**The task:** Read through the records below and copy each line that uses the word "signed".

++++ Given data

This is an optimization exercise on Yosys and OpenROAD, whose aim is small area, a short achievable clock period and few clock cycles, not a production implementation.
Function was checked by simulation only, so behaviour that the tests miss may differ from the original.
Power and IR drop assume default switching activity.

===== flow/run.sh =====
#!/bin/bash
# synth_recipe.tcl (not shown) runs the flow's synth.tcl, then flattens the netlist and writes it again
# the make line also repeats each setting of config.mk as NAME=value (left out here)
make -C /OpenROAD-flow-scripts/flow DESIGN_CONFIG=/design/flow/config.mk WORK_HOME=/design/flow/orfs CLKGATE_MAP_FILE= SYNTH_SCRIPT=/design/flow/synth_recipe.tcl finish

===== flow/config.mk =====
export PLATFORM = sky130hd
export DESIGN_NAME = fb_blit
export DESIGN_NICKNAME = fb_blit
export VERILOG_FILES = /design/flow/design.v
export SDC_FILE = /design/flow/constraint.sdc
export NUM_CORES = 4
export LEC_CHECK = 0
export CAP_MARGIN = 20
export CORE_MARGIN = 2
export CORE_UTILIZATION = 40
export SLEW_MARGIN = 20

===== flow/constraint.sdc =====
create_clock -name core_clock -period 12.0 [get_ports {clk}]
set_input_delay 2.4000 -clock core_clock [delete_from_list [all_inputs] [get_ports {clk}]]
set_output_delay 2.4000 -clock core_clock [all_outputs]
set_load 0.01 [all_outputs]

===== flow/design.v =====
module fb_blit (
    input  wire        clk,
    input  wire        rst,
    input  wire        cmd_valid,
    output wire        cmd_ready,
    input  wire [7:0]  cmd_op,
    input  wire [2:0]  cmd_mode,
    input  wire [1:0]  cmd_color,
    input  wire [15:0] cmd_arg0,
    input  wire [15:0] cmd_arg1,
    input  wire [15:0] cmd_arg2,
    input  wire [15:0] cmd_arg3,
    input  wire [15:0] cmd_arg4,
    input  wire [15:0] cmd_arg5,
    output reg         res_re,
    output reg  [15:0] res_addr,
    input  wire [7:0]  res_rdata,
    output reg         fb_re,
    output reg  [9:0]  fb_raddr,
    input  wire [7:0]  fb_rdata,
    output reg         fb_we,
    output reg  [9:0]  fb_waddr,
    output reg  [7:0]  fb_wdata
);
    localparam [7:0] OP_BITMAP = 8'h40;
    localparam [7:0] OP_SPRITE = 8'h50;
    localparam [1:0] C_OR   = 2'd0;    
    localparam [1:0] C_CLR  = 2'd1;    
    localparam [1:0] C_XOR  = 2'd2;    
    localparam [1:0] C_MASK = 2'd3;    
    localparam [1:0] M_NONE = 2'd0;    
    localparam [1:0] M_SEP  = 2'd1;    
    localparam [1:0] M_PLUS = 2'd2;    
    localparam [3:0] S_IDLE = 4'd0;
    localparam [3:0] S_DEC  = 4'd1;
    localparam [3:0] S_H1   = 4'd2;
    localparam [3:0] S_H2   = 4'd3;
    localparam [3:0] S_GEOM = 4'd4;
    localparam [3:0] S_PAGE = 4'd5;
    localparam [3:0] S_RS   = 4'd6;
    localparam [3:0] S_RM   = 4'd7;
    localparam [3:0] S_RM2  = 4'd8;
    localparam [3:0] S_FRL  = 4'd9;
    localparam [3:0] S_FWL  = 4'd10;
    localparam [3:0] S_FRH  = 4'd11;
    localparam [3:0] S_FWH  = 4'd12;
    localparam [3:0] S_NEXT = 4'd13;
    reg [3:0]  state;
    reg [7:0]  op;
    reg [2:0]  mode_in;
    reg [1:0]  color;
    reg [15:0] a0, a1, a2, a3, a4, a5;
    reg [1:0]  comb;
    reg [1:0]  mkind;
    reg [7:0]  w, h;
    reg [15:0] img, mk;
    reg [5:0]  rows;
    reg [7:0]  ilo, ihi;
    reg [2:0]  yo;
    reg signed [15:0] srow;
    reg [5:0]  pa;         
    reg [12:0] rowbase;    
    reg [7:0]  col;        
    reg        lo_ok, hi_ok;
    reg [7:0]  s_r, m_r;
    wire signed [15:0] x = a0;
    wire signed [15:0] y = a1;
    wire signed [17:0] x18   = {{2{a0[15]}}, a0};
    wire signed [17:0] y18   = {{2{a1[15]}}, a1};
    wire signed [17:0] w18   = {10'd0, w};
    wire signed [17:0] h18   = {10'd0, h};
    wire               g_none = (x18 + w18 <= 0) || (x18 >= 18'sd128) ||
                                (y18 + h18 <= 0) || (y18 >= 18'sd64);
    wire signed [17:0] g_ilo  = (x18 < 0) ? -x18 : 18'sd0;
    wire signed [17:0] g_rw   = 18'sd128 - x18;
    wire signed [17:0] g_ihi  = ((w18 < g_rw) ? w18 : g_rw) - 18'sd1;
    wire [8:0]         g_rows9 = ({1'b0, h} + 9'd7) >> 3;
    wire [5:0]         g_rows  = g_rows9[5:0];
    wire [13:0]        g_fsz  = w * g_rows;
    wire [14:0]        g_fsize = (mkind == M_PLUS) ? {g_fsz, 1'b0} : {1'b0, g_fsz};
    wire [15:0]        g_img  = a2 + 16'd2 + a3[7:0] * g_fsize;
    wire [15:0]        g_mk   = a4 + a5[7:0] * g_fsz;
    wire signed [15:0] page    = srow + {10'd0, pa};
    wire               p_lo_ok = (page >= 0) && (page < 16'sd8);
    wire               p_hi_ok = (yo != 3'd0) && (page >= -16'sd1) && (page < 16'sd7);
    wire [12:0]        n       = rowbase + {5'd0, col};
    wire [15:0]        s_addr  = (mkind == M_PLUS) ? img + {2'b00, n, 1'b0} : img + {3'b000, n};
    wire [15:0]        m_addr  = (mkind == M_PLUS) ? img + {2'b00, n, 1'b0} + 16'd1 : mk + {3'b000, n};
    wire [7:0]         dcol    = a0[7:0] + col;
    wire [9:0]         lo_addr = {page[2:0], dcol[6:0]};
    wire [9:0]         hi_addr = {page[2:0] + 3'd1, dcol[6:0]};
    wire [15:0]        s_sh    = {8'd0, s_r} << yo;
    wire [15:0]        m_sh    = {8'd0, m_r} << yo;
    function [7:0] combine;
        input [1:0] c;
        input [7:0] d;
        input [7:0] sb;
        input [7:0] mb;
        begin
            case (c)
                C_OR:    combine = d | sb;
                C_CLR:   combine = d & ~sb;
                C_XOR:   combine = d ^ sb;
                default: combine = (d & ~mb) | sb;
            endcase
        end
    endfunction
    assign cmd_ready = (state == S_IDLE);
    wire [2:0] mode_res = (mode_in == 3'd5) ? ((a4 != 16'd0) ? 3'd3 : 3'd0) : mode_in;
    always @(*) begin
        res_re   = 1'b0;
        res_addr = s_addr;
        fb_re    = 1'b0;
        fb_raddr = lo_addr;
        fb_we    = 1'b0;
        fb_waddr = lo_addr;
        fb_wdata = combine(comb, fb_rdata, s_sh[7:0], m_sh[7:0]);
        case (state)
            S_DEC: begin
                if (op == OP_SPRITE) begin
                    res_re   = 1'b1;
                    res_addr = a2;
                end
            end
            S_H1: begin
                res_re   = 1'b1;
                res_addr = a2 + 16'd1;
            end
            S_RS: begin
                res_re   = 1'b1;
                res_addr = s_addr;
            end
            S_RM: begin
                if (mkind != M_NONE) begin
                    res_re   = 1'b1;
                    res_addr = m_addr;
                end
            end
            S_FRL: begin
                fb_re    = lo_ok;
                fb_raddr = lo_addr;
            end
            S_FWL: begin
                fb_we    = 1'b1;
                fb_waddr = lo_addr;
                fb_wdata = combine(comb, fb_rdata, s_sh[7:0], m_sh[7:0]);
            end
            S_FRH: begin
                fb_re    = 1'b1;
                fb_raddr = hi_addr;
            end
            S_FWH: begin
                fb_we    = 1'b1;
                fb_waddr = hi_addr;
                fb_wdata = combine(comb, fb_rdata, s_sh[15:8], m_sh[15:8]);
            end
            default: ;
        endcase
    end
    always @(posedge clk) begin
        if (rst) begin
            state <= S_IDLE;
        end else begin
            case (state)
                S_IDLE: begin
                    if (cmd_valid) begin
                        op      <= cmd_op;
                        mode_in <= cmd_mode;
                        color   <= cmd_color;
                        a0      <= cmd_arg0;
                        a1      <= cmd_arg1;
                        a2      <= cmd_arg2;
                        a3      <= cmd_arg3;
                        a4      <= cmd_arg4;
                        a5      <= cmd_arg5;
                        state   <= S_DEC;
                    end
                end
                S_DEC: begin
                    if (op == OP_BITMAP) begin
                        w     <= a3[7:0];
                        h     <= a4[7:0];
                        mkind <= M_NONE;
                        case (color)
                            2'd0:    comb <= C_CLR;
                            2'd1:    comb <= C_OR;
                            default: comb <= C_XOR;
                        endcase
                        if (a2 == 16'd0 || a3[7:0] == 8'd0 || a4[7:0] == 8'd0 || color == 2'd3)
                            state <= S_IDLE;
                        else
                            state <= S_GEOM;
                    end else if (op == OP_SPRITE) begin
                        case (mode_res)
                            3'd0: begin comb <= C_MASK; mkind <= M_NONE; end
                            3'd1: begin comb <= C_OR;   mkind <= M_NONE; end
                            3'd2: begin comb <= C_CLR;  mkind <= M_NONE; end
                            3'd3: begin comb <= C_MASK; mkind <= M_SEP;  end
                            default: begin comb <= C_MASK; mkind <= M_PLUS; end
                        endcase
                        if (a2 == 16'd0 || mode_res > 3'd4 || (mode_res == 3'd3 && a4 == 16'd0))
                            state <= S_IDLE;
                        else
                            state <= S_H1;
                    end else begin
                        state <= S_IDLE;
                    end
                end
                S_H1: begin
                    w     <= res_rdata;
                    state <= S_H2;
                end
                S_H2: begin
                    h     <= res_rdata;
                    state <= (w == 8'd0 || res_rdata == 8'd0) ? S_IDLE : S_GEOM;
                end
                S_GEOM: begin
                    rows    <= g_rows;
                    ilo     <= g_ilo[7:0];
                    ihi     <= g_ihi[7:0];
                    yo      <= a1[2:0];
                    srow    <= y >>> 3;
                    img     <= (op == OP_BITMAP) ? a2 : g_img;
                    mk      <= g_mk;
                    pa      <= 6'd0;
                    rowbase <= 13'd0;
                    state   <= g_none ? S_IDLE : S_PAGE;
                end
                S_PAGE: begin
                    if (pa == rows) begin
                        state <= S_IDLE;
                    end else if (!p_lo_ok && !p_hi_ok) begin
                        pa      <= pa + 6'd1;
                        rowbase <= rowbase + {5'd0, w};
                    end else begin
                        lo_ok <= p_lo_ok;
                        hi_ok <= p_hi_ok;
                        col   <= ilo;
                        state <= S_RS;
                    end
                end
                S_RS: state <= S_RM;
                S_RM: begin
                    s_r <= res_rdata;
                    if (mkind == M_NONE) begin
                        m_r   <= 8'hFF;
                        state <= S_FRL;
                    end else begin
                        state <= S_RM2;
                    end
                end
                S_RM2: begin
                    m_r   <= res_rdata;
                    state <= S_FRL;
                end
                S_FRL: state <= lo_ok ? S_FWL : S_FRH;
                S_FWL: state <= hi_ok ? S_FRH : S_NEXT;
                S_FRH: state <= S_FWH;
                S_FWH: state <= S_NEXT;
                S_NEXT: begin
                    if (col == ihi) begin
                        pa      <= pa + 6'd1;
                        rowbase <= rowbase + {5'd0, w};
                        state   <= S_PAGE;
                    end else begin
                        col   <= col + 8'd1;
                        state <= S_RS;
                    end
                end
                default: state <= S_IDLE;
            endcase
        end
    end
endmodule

++++++++

**Response:**
    reg signed [15:0] srow;
    wire signed [15:0] x = a0;
    wire signed [15:0] y = a1;
    wire signed [17:0] x18   = {{2{a0[15]}}, a0};
    wire signed [17:0] y18   = {{2{a1[15]}}, a1};
    wire signed [17:0] w18   = {10'd0, w};
    wire signed [17:0] h18   = {10'd0, h};
    wire signed [17:0] g_ilo  = (x18 < 0) ? -x18 : 18'sd0;
    wire signed [17:0] g_rw   = 18'sd128 - x18;
    wire signed [17:0] g_ihi  = ((w18 < g_rw) ? w18 : g_rw) - 18'sd1;
    wire signed [15:0] page    = srow + {10'd0, pa};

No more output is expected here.